Ed Murphy, Macmillan’s Head of Service, SW, says, “Increasing numbers of cancer patients mean ambulance staff will inevitably attend more people with cancer. Patients prefer to be treated at home where possible and for many people at end of life that is also the place they want to die. Before this project, a 999 call would be far more likely to result in the patient being taken to hospital. This is changing for the better, giving ambulance service staff and patients more options.”
“Ambulance service clinician’s naturally want to save lives and this is what they are trained to do,” adds Joanne Stonehouse, Macmillan project lead for SWASFT. “It’s just as important for our staff to recognise when keeping a patient at home is the best option for them and their family. We are giving them the tools, training and support to deliver the right care in the right place at the right time and avoid unnecessary emergency admissions.”
“We are getting enquiries from other ambulance services around the country who are keen to follow our lead,” adds Joanne. “Once the project has been fully evaluated and the model of care established within our systems, we’ll be able to share our knowledge for the benefit of patients across the UK.”
Macmillan’s initial funding was £1m for the project over 4 years. This has provided a dedicated team to deliver cancer care training for staff, including administering additional medications where appropriate. It has also equipped paramedics with new skills to have sensitive conversations with patients and families when patients are in the last few days or hours of life or experiencing a significant health crisis.
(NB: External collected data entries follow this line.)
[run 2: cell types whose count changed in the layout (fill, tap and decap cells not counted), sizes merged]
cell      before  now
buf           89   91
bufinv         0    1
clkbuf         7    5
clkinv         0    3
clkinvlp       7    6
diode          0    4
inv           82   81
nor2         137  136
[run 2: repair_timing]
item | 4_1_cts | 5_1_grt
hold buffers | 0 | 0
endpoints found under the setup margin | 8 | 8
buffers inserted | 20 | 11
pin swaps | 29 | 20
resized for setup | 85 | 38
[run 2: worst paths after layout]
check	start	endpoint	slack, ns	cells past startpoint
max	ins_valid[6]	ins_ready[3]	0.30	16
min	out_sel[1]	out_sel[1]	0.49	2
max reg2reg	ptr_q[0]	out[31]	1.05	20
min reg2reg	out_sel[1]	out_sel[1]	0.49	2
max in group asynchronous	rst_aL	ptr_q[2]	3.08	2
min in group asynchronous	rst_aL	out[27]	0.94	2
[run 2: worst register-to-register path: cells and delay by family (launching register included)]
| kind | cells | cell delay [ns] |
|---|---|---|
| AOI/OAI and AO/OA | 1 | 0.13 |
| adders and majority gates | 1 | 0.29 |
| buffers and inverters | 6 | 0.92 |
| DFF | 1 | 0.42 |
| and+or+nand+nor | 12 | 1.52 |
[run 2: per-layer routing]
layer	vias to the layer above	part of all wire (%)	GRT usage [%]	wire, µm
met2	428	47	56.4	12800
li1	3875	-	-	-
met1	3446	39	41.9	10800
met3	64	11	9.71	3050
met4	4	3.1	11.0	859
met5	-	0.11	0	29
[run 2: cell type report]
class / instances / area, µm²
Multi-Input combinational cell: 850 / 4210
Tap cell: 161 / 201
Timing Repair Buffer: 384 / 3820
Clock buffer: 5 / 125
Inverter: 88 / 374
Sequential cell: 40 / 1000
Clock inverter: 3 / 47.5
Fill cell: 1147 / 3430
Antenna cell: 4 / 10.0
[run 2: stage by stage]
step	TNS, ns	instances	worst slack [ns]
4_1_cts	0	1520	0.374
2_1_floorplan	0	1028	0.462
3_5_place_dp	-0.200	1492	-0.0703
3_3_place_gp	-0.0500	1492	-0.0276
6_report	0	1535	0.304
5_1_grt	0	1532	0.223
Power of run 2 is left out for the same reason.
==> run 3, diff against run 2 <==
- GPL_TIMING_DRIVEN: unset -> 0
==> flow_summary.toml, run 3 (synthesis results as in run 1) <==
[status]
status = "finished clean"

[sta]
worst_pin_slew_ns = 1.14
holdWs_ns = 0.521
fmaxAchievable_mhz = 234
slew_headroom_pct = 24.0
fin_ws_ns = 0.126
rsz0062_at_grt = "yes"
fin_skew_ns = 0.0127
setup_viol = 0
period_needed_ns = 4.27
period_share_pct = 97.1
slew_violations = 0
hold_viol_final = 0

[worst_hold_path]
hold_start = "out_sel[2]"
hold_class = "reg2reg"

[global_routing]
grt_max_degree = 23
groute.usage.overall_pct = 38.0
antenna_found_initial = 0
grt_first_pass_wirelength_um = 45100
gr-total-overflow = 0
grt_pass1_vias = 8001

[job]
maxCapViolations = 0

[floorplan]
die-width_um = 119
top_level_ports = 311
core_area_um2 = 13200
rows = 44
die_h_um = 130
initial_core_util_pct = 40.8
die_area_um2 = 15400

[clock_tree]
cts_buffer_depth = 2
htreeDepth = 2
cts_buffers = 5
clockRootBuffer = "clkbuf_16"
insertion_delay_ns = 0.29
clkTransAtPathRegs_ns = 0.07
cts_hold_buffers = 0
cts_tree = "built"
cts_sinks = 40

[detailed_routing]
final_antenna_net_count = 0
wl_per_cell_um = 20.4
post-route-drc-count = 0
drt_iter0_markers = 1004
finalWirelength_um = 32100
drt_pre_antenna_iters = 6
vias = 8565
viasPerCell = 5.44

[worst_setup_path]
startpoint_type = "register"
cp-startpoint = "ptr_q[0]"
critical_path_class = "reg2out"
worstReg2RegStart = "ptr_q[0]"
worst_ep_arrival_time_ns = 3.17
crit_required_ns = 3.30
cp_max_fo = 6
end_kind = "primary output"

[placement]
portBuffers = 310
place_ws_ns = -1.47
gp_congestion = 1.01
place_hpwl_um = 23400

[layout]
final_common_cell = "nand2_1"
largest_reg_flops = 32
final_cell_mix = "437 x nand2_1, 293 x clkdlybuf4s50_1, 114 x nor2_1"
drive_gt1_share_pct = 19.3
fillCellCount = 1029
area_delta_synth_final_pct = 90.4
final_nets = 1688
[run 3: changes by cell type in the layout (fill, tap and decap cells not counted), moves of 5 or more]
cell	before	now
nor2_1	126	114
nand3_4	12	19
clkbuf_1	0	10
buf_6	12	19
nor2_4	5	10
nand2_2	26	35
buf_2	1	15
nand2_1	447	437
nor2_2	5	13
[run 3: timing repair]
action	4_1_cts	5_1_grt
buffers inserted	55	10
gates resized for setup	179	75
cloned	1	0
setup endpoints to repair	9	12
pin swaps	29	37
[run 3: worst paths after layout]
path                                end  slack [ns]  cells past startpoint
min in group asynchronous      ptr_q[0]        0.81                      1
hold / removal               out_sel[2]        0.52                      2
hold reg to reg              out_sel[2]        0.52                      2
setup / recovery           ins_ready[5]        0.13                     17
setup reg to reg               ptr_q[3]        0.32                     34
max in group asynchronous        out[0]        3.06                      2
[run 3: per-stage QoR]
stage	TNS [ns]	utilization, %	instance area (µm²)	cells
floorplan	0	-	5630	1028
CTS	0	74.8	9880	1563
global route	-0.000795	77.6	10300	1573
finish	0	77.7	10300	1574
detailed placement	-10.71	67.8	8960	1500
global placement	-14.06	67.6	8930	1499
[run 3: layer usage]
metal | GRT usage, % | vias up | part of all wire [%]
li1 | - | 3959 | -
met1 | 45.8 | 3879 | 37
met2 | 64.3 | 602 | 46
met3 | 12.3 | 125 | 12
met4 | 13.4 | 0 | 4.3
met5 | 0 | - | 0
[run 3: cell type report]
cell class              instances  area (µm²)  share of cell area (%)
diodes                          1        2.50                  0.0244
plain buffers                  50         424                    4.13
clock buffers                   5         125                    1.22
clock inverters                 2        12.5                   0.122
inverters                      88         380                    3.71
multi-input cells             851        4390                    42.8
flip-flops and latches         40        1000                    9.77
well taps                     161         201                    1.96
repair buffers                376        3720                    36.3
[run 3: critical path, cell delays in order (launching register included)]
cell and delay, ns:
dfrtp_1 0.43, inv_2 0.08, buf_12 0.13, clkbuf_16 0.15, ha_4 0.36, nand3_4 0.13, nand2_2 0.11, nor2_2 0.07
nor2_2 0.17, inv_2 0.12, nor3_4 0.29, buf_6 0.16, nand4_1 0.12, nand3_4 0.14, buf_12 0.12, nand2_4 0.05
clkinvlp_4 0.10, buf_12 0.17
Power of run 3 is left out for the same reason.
The project also involves linking more closely with hospices, GPs and other services to provide continuity of care.
Specialist paramedic Simon Tutt recalls an instance where he put the cancer care training to good use. “I went to a lady who had bowel cancer and knew she was approaching the end of her life. She was distressed about her symptoms and her family were anxious. They called the ambulance service thinking hospital was the best place for her as they felt unable to cope with her condition. She didn’t want to go. I used my cancer care training to talk to them about what was happening and what we could do. I was able to relieve her symptoms using medications, allowing the patient to relax and sleep. I then set up a package of care for managing her symptoms, including a GP visit later that day.
“By discussing options with the family and agreeing what to do, by the time I left the family were reassured and felt they could cope. The GP came out the same night. A week later, I learned that the patient had passed at home, pain and symptom free. Without the training from this project, that patient and family would not have received the same service, enabling the patient to die in the place of their choice, with their family by their side and able to cope with the situation.”
The cancer care development project started in 2015 with a scoping period that analysed what needed to be done to achieve better care and how it should be delivered. Training commenced a year later and continues.
“When dealing with patients in such sensitive circumstances it was appropriate to spend time working out the right way to go about improving care and then train sufficient staff to deliver it before talking about it publicly,” says Ed Murphy. “Feedback from ambulance service staff who have used the training demonstrates the improved care delivered for patients. We will continue to work with SWAST and others so we can look forward to the day when all paramedics can deliver this care throughout the country.”